■ **What you have to do**:
Looking at the listing below, retype exactly the lines starting at the one containing "mem_wstrb = ex_wr1" and ending at the one containing "base = fcnt - k;", both included, and nothing else.

********

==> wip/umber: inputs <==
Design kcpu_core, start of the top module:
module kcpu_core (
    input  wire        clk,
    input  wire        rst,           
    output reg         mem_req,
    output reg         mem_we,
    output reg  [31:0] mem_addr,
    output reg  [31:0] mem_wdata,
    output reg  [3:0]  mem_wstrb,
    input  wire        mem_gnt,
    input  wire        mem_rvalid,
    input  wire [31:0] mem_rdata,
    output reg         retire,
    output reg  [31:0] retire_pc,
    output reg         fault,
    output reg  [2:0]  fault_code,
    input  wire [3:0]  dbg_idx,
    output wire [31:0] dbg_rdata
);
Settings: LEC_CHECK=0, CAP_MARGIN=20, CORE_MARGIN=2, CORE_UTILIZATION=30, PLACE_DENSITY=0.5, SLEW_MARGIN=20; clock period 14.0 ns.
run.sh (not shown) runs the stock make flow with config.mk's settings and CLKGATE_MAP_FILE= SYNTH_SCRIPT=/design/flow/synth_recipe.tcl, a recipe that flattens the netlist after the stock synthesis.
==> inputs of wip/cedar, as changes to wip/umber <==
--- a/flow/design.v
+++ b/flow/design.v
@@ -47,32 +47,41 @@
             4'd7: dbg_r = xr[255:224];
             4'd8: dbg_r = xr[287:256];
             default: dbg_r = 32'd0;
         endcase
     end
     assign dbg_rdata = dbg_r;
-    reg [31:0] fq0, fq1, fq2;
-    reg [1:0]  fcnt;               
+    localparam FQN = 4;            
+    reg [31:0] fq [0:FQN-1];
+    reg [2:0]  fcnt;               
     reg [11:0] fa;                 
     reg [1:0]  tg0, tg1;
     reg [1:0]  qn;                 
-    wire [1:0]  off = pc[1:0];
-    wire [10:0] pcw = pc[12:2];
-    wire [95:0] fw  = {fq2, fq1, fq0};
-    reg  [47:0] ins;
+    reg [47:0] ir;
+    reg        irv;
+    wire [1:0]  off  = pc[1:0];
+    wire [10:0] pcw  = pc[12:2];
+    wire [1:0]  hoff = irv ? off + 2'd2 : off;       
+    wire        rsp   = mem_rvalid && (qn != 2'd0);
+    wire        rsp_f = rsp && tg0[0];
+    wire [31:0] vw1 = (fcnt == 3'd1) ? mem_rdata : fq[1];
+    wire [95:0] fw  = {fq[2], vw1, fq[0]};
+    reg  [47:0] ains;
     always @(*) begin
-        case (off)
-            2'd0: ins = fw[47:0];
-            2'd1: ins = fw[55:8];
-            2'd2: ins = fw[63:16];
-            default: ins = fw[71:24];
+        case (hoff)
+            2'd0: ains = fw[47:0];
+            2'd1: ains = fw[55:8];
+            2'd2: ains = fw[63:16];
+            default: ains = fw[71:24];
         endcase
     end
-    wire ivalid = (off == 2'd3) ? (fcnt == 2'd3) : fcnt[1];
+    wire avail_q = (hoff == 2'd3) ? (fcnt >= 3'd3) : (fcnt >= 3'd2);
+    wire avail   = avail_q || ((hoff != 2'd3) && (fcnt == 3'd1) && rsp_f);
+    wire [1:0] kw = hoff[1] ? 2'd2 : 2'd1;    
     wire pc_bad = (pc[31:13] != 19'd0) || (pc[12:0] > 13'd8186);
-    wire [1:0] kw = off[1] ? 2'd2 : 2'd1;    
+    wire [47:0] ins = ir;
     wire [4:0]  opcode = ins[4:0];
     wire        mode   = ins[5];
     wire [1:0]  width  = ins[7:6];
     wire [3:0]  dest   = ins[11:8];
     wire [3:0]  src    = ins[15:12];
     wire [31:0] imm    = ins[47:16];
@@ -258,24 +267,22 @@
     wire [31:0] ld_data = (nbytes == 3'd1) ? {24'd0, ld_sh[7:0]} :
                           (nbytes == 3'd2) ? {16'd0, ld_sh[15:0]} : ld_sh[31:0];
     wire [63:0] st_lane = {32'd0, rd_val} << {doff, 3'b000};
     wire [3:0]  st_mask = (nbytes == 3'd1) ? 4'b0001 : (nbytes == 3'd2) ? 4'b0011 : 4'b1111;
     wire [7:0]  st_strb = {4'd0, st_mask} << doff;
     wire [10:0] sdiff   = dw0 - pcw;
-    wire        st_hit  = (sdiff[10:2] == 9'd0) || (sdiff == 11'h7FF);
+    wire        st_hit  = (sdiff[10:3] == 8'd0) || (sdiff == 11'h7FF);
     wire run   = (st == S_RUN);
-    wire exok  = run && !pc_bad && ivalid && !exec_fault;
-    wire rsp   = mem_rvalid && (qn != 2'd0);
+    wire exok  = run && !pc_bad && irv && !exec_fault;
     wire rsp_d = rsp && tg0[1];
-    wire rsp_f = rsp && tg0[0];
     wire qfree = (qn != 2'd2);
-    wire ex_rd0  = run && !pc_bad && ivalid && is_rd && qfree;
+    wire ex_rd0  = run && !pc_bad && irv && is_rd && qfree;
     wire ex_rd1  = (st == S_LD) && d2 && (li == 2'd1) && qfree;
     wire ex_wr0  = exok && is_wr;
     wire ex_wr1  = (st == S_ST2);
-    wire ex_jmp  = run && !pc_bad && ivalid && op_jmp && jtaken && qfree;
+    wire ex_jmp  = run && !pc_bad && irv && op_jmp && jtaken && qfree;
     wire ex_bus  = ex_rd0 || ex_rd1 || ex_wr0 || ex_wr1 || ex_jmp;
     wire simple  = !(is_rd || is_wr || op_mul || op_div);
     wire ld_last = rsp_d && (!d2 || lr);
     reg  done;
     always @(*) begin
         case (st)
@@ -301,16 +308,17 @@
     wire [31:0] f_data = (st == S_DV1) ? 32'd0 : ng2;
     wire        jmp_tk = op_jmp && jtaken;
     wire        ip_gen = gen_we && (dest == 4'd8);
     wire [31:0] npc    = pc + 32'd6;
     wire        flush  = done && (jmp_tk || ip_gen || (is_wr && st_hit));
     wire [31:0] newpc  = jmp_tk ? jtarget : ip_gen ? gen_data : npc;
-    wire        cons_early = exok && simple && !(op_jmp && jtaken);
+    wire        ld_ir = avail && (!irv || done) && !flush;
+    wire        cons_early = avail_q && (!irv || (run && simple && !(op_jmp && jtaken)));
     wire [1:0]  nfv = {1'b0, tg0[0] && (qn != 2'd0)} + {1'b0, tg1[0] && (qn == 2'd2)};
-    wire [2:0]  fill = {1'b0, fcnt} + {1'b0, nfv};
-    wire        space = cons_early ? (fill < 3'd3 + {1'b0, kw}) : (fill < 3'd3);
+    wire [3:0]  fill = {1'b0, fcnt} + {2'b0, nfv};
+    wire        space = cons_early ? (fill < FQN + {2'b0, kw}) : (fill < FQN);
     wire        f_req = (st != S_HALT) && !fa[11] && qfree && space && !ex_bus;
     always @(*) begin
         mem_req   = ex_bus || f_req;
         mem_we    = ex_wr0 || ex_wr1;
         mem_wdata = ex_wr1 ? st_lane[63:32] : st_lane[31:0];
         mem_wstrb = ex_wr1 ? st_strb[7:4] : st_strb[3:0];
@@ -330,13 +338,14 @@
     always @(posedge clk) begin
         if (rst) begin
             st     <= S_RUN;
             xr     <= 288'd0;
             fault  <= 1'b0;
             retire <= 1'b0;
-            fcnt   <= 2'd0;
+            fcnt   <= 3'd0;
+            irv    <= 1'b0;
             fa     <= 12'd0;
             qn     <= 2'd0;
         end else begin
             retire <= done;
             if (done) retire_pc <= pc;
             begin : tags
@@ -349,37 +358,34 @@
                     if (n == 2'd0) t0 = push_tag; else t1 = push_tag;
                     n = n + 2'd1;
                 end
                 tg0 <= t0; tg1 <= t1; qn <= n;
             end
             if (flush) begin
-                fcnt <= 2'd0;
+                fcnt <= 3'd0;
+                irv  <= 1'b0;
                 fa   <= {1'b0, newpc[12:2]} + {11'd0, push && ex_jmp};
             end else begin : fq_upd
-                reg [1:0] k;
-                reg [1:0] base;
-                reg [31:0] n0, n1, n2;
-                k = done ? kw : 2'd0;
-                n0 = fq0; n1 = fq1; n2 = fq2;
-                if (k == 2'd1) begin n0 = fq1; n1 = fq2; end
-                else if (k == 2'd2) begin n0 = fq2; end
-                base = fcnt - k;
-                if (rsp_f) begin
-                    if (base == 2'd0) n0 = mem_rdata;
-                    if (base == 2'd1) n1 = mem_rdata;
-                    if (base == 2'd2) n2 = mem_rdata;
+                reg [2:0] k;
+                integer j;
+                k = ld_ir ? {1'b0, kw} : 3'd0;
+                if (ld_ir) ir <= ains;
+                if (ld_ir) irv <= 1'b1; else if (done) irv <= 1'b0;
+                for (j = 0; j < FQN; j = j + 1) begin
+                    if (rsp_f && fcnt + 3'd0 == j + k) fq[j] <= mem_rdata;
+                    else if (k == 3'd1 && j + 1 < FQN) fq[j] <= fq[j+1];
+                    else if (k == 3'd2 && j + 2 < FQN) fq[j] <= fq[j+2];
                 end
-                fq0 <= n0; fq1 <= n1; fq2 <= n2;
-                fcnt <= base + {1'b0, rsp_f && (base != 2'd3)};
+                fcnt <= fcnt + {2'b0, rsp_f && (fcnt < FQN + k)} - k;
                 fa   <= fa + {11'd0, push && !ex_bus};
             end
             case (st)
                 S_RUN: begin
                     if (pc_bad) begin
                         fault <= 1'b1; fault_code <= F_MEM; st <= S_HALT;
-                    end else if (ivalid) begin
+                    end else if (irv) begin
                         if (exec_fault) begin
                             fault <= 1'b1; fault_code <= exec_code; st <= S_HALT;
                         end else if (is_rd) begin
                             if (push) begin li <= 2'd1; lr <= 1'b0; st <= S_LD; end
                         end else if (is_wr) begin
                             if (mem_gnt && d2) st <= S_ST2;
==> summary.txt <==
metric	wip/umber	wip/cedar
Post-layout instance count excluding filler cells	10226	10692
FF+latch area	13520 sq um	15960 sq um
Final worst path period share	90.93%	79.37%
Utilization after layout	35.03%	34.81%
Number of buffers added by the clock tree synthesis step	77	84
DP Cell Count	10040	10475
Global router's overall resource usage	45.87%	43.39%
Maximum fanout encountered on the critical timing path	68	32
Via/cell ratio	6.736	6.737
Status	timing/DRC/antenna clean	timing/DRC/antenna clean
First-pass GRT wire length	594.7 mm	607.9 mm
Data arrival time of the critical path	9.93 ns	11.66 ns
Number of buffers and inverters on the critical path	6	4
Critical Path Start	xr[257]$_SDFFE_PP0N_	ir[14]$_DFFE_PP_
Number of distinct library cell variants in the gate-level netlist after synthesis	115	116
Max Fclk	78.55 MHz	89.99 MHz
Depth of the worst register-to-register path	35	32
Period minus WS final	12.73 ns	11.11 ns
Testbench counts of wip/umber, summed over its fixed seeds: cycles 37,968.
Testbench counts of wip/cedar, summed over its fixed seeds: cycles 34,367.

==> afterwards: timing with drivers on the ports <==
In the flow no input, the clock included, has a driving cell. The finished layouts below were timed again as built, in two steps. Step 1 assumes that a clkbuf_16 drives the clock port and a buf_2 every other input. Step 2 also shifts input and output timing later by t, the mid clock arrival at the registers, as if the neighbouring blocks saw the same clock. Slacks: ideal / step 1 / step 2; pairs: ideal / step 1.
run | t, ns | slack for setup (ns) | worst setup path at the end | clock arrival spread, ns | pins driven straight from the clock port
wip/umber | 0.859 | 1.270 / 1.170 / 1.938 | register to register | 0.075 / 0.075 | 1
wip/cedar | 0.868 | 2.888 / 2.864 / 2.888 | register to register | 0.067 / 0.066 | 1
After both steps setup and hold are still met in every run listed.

********

■ **Expected output**:
         mem_wstrb = ex_wr1 ? st_strb[7:4] : st_strb[3:0];
@@ -330,13 +338,14 @@
     always @(posedge clk) begin
         if (rst) begin
             st     <= S_RUN;
             xr     <= 288'd0;
             fault  <= 1'b0;
             retire <= 1'b0;
-            fcnt   <= 2'd0;
+            fcnt   <= 3'd0;
+            irv    <= 1'b0;
             fa     <= 12'd0;
             qn     <= 2'd0;
         end else begin
             retire <= done;
             if (done) retire_pc <= pc;
             begin : tags
@@ -349,37 +358,34 @@
                     if (n == 2'd0) t0 = push_tag; else t1 = push_tag;
                     n = n + 2'd1;
                 end
                 tg0 <= t0; tg1 <= t1; qn <= n;
             end
             if (flush) begin
-                fcnt <= 2'd0;
+                fcnt <= 3'd0;
+                irv  <= 1'b0;
                 fa   <= {1'b0, newpc[12:2]} + {11'd0, push && ex_jmp};
             end else begin : fq_upd
-                reg [1:0] k;
-                reg [1:0] base;
-                reg [31:0] n0, n1, n2;
-                k = done ? kw : 2'd0;
-                n0 = fq0; n1 = fq1; n2 = fq2;
-                if (k == 2'd1) begin n0 = fq1; n1 = fq2; end
-                else if (k == 2'd2) begin n0 = fq2; end
-                base = fcnt - k;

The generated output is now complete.